Figure 8.

Effect of DDD85646 on the multiplication of the mammarenaviruses JUNV, TCRV, ML29, and LASV, and the flavivirus ZIKV. (A) A549 cells were infected with the indicated mammarenavirus and treated with DDD85646 (5 or 10 µM) or VC. At the indicated h pi, titers of infectious virus in the cell culture supernatants were determined by the FFA. (B) A549 and BHK21 cells were seeded into M24-well plates at a density of 1 × 10⁵ cells/well and infected with ZIKV (MOI 0.1) for 1 h, then treated with DDD85646 (5 µM). At 24 h pi, supernatants were collected, and virus titers were determined by the FFA. Titers of technical duplicates were log-transformed and plotted as the mean ± SD (error bars). (C) A549 cells were seeded at 4 × 10⁴ cells/well into a 96-well plate, infected with r3LASV/GFP (MOI 0.05), and treated with DDD85646 at the indicated concentrations. At 72 h pi, the cells were fixed, and the numbers of infected cells were determined by immunofluorescence. Numbers of infected cells were normalized to those of vehicle control (VC)-infected cells and expressed as a % of infected cells (viral infection). Cell viability was estimated based on the signal of DAPI staining.
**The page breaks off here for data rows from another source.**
File: src/flat_wrapper.sv
// flat-port wrapper written by rule: the top's interface ports become plain ports
module booth_radix4_seq_mult_flat 
#(
  parameter int WIDTH = 32
)
  (Clk, Reset_n, bus_Start, bus_Signed, bus_A, bus_B, bus_Busy, bus_Done, bus_BoothSel, bus_Hi, bus_Lo);
  booth_radix4_seq_mult_if #(.WIDTH(WIDTH)) bus_i ();
  input  logic Clk;
  input  logic Reset_n;
  input wire logic [$bits(bus_i.Start)-1:0] bus_Start;
  input wire logic [$bits(bus_i.Signed)-1:0] bus_Signed;
  input wire logic [$bits(bus_i.A)-1:0] bus_A;
  input wire logic [$bits(bus_i.B)-1:0] bus_B;
  output wire logic [$bits(bus_i.Busy)-1:0] bus_Busy;
  output wire logic [$bits(bus_i.Done)-1:0] bus_Done;
  output wire logic [$bits(bus_i.BoothSel)-1:0] bus_BoothSel;
  output wire logic [$bits(bus_i.Hi)-1:0] bus_Hi;
  output wire logic [$bits(bus_i.Lo)-1:0] bus_Lo;
  assign bus_i.Start = bus_Start;
  assign bus_i.Signed = bus_Signed;
  assign bus_i.A = bus_A;
  assign bus_i.B = bus_B;
  assign bus_Busy = bus_i.Busy;
  assign bus_Done = bus_i.Done;
  assign bus_BoothSel = bus_i.BoothSel;
  assign bus_Hi = bus_i.Hi;
  assign bus_Lo = bus_i.Lo;
  booth_radix4_seq_mult #(.WIDTH(WIDTH)) u_core (.Clk(Clk), .Reset_n(Reset_n), .bus(bus_i));
endmodule
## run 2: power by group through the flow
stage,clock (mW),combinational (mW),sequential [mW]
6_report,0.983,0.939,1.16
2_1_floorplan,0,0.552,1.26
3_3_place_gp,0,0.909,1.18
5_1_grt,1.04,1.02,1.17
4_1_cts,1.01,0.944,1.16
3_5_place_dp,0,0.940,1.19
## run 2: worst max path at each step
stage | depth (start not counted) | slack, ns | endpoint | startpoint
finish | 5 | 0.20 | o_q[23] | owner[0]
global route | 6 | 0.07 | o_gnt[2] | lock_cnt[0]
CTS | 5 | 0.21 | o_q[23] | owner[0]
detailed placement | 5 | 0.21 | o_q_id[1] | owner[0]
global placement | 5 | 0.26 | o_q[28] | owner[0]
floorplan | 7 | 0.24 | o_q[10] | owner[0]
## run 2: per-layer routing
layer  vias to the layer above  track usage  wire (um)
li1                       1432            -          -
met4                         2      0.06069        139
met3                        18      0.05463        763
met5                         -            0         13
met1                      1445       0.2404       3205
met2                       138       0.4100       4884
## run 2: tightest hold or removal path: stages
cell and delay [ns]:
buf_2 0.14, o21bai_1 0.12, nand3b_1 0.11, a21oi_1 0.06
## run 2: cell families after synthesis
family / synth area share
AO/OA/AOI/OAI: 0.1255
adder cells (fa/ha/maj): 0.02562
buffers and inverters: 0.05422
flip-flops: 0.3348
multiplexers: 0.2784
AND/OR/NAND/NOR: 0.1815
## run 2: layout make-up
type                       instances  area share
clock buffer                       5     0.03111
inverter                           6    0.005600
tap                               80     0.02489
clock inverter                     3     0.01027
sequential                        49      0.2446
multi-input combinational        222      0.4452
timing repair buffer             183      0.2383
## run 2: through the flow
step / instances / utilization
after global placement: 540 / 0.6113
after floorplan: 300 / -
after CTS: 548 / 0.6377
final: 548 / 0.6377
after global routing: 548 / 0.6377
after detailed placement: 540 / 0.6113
--- config.mk ---
export PLATFORM = sky130hd
export DESIGN_NAME = motor_duty_ramp
export DESIGN_NICKNAME = d
export VERILOG_FILES = /design/src/rtl/motor_duty_ramp.sv
export SDC_FILE = /design/constraint.sdc
export NUM_CORES = 1
export LEC_CHECK = 0
export BUFFER_PORTS_ARGS = -buffer_cell sky130_fd_sc_hd__buf_2
export CAP_MARGIN = 10
export CORE_MARGIN = 2
export CORE_UTILIZATION = 55
export CTS_CLUSTER_DIAMETER = 50
export DETAILED_ROUTE_END_ITERATION = 10
export GPL_TIMING_DRIVEN = 0
export MAX_ROUTING_LAYER = met4
export PLACE_DENSITY = 0.77
export REMOVE_ABC_BUFFERS = 1
export SLEW_MARGIN = 0
export SYNTH_ARGS = -nofsm -noshare
export SYNTH_HDL_FRONTEND = slang
export SYNTH_SLANG_ARGS = --single-unit
--- constraint.sdc ---
create_clock -name clk -period 6.83 [get_ports clk]
set_input_delay 0 -clock clk [delete_from_list [all_inputs] [get_ports clk]]
set_output_delay 0 -clock clk [all_outputs]
set_load 0.02 [all_outputs]
--- src/rtl/motor_duty_ramp.sv ---
// Slew-rate limited duty/direction sequencer feeding a PWM generator and H-bridge.
// Optional command watchdog enabled by defining RAMP_WATCHDOG_EN.
module motor_duty_ramp #(
  parameter int LENGTH      = 10,
  parameter int PRESCALE    = 1000,
  parameter int STEP        = 4,
  parameter int DWELL_TICKS = 8,
  parameter int WDT_TICKS   = 256
) (
  input  logic              clk,
  input  logic              rst_n,
  input  logic              cmd_valid,
  output logic              cmd_ready,
  input  logic [LENGTH-1:0] cmd_duty,
  input  logic              cmd_dir,
  input  logic              estop,
  output logic [LENGTH-1:0] duty,
  output logic              dir,
  output logic              at_target,
  output logic              busy
`ifdef RAMP_WATCHDOG_EN
  ,
  output logic              wdt_expired
`endif
);

  localparam int PW = $clog2(PRESCALE);
  localparam int DW = $clog2(DWELL_TICKS + 1);
  localparam logic [PW-1:0]     PRESCALE_LAST = PW'(PRESCALE - 1);
  localparam logic [DW-1:0]     DWELL_LAST    = DW'(DWELL_TICKS - 1);
  localparam logic [LENGTH-1:0] STEP_N        = LENGTH'(STEP);
  localparam logic [LENGTH:0]   STEP_W        = (LENGTH + 1)'(STEP);

  if (PRESCALE < 2 || STEP < 1 || DWELL_TICKS < 1 || WDT_TICKS < 1) begin : g_bad_params
    $error("motor_duty_ramp: illegal parameter value");
  end

  typedef enum logic {RUN, DWELL} state_t;

  state_t            state;
  logic [PW-1:0]     presc;
  logic [DW-1:0]     dwell_cnt;
  logic [LENGTH-1:0] tgt_duty;
  logic              tgt_dir;
  logic              tick;
  logic              accept;
  logic [LENGTH:0]   duty_up;
  logic [LENGTH-1:0] over_tgt;
  logic [LENGTH-1:0] next_duty;

  assign tick      = (presc == PRESCALE_LAST);
  assign cmd_ready = !estop;
  assign accept    = cmd_valid && cmd_ready;
  assign duty_up   = {1'b0, duty} + STEP_W;
  assign over_tgt  = duty - tgt_duty;
  assign at_target = (duty == tgt_duty) && (dir == tgt_dir) && (state == RUN);
  assign busy      = !at_target;

  // One ramp step toward the target; a pending reversal always heads for zero first.
  always_comb begin
    next_duty = duty;
    if (tgt_dir != dir)
      next_duty = (duty > STEP_N) ? duty - STEP_N : '0;
    else if (duty < tgt_duty)
      next_duty = (duty_up > {1'b0, tgt_duty}) ? tgt_duty : duty_up[LENGTH-1:0];
    else if (duty > tgt_duty)
      next_duty = (over_tgt > STEP_N) ? duty - STEP_N : tgt_duty;
  end

`ifdef RAMP_WATCHDOG_EN
  localparam int WW = $clog2(WDT_TICKS + 1);
  localparam logic [WW-1:0] WDT_MAX  = WW'(WDT_TICKS);
  localparam logic [WW-1:0] WDT_FIRE = WW'(WDT_TICKS - 1);
  logic [WW-1:0] wdt_cnt;
`endif

  always_ff @(posedge clk) begin
    if (!rst_n) begin
      duty      <= '0;
      dir       <= 1'b0;
      tgt_duty  <= '0;
      tgt_dir   <= 1'b0;
      presc     <= '0;
      dwell_cnt <= '0;
      state     <= RUN;
`ifdef RAMP_WATCHDOG_EN
      wdt_cnt     <= '0;
      wdt_expired <= 1'b0;
`endif
    end else if (estop) begin
      duty     <= '0;
      tgt_duty <= '0;
      state    <= RUN;
      presc    <= '0;
`ifdef RAMP_WATCHDOG_EN
      wdt_cnt     <= '0;
      wdt_expired <= 1'b0;
`endif
    end else begin
      presc <= tick ? '0 : presc + 1'b1;
      if (accept) begin
        tgt_duty <= cmd_duty;
        tgt_dir  <= cmd_dir;
      end
      // The tick uses the target registered before this edge, so a coincident command waits.
      if (tick) begin
        case (state)
          RUN: begin
            if (tgt_dir != dir && duty == '0) begin
              state     <= DWELL;
              dwell_cnt <= '0;
            end else begin
              duty <= next_duty;
            end
          end
          DWELL: begin
            if (dwell_cnt == DWELL_LAST) begin
              dir   <= tgt_dir;
              state <= RUN;
            end else begin
              dwell_cnt <= dwell_cnt + 1'b1;
            end
          end
          default: state <= RUN;
        endcase
      end
`ifdef RAMP_WATCHDOG_EN
      if (accept) begin
        wdt_cnt     <= '0;
        wdt_expired <= 1'b0;
      end else if (tick && wdt_cnt != WDT_MAX) begin
        wdt_cnt <= wdt_cnt + 1'b1;
        if (wdt_cnt == WDT_FIRE) begin
          tgt_duty    <= '0;
          wdt_expired <= 1'b1;
        end
      end
`endif
    end
  end

endmodule
==> reports/qor.yml <==
worst_hold_path:
  hold_path_class: "in -> reg"
  worstHoldStart: "rst_n"
routing:
  ant_nets: 0
  vias: 2857
  avgViaCountPerCell: 6.04
  routed_wirelength_mm: 7.37
  dr.first_iter.drc_count: 313
  firstDrtPassIters: 5
  wl_per_cell_microns: 15.6
  drc: 0
synth:
  postSynthAreaPerCell_sq_um: 8.01
  async_flop_share_pct: 0
  netlist_area_sq_um: 2980
  ys_seq_elements: 37
  yosysTopAreaCell: "dfxtp_1"
  synthFlopType: "dfxtp_1"
  synth.most_common_cell: "dfxtp_1"
  syn_inst: 372
  ys_seq_area_share_pct: 24.9
  synth_top_area_share_pct: 24.9
  synth.distinct_cells: 62
  ys_top_cells_by_area: "dfxtp_1 25%, ha_1 10%, nor2_1 4.5%, mux2i_1 4.4%, xnor2_1 3.8%"
  yosys-top-cells-count: "37 x dfxtp_1, 36 x nor2_1, 24 x ha_1, 24 x inv_1, 23 x nand2_1"
  synth_warnings: 0
  synth_edf_count: 0
worst_setup_path:
  reg2reg_from: "duty[4]$_SDFFE_PP0P_"
  r2r_cells: 12
  arrival_ns: 4.08
  cp_max_fo: 12
  startpoint: "duty[4]$_SDFFE_PP0P_"
  critPathKind: "reg -> reg"
  critPathLaunchType: "flop"
  r2r_end: "duty[5]$_SDFFE_PP0P_"
  crit_end: "duty[5]$_SDFFE_PP0P_"
  r2r_slack_ns: 2.99
  cp.required_ns: 7.07
  cp-end-kind: "flop"
clock_network:
  numCtsBuffers: 5
  clock_latency_ns: 0.29
  clkTransAtPathRegs_ns: 0.08
  clock_path_buffers: 2
  post_cts_resized: 0
  cts_sinks: 37
  htree_num_levels: 2
  cts_root_buffer: "clkbuf_8"
  cts_tree: "done"
global_routing:
  grt_start_max_net_pins: 17
  grt_pass1_vias: 2605
  antenna_found_initial: 0
  grt_pass1_wl_mm: 12.2
  track_usage_pct: 25.7
  grt-ovfl-total: 0
floorplanning:
  die_width_microns: 77.6
  start_util_pct: 57.6
  pin_count: 29
  die_y_microns: 77.6
  die-area_sq_um: 6020
  num_rows: 26
  fp.coreArea_sq_um: 5170
sta:
  clock_skew_ns: 0.00819
  hold_viol: 0
  setup_tns_ns: 0
  relSlewSlack_pct: 23.1
  fin_ws_ns: 2.99
  setup_viol: 0
  fmax_ghz: 0.261
  rsz0062_at_grt: "false"
  worst-slew-pin-transition_ns: 1.14
  layout_min_cycle_time_ns: 3.84
  finalMaxSlewViolations: 0
  fin_crit_sh_pct: 56.2
power_and_ir_drop:
  power.share.switching_pct: 28.1
  p_per_area_nw_per_um2: 154
  p_comb_share_pct: 20.5
  clockPowerShare_pct: 36.4
  internal_power_uw: 369
  ir_worst_vdd_uv: 141
  pwr-share-seq_pct: 43.1
  p_sw_uw: 144
  p_leak_uw: 0.00142
finish:
  nets: 443
  final_core_utilization_pct: 64.6
  area_delta_synth_final_pct: 12.0
  n_antenna_cell: 0
  fin_area_sq_um: 3340
  drive_above_1_share_pct: 12.4
place:
  gp_congestion: 0.963
  hpwlAfterDp_mm: 5.53
  place_ws_ns: 3.08
  numPortBuffers: 28
  placed_area_sq_um: 3130
run_status:
  status: "finished clean"
job:
  cap_violations: 0
==> cell type report <==
cell class / count / area (sq um)
fillers: 434 / 1830
repair buffers: 39 / 250
clock inverters: 2 / 35.0
inverters: 24 / 90.1
well taps: 70 / 87.6
multi-input cells: 296 / 2070
flip-flops and latches: 37 / 741
clock buffers: 5 / 68.8
==> stage by stage <==
stage                     hold WS (ns)  instances  total power, uW
after floorplan                 0.0977        357              298
after global placement           0.234        455              323
after detailed placement         0.241        455              325
after CTS                      0.00638        473              515
after global routing            0.0235        473              536
final                           0.0139        473              513
==> power by group through the flow <==
stage	Combinational (uW)	Clock [uW]	Sequential [uW]
6_report	105	187	221
2_1_floorplan	73.2	0	225
5_1_grt	115	199	222
3_5_place_dp	98.5	0	226
3_3_place_gp	97.3	0	226
4_1_cts	104	190	221
==> cell usage in the layout (no fill, tap or decap), drive strengths merged, types with 5 or more instances in the layout <==
master,n
dfxtp,37
nor2,36
buf,28
inv,24
ha,24
o21ai,24
nand2,23
nand3,22
nor3,14
a21oi,14
xnor2,13
mux2i,13
dlygate4sd3,11
xor2,10
nand4,8
nor2b,7
a21o,6
o22ai,5
mux2,5
clkbuf,5
and3,5
==> kinds of logic after synthesis <==
family / Yosys count / share of synthesized area (%)
AO/OA/AOI/OAI: 85 / 20.0
XOR/XNOR: 23 / 6.76
adder cells (fa/ha/maj): 25 / 10.7
buffers and inverters: 39 / 5.79
flip-flops: 37 / 24.9
multiplexers: 18 / 6.25
AND/OR/NAND/NOR: 145 / 25.6
==> worst min-delay path by stage <==
stage                                      to  slack, ns  depth (start not counted)
finish                     state$_SDFFE_PP0N_       0.01                          3
global route        dwell_cnt[1]$_SDFFE_PN0P_       0.02                          2
CTS                        state$_SDFFE_PP0N_      0.006                          3
detailed placement   tgt_duty[3]$_SDFFE_PP0P_       0.24                          3
global placement     tgt_duty[0]$_SDFFE_PP0P_       0.23                          3
floorplan                           cmd_ready        0.1                          1
==> critical path: stages, from the launching register on <==
cell      delay, ns
dfxtp_1        0.64
nand3_1        0.21
nor3_1         0.28
nand3_1        0.14
xnor2_1        0.21
ha_1           0.30
a21o_1         0.18
or4_4          0.53
and2_4         0.17
or2_0          0.36
a2111o_1       0.48
o211ai_2       0.08
o221a_1        0.20
==> sequential cells by signal, summed over array words and instances (netlist names) <==
register   flops
state          1
dwell_cnt      4
dir            1
tgt_duty      10
tgt_dir        1
presc         10
duty          10
==> layer usage <==
metal / share of wire [%] / GRT usage (%)
met1: 47 / 34.0
met2: 45 / 40.9
met3: 6.2 / 3.60
met4: 2.0 / 7.50
met5: 0 / -
==> what timing repair did <==
item,CTS,global route
setup buffers,0,0
endpoints found under the hold margin,11,0
hold buffers,11,0
No activity file was read; power rests on OpenSTA's default activity.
Results show the percentage of infected cells (four biological replicates). EC50 and CC50 values were calculated using a variable slope (based on four parameters) model (Prism10). Results show the mean and SD of four replicates. Representative immunofluorescence images of the dose-response assay of selected doses of DDD85646 are shown (D).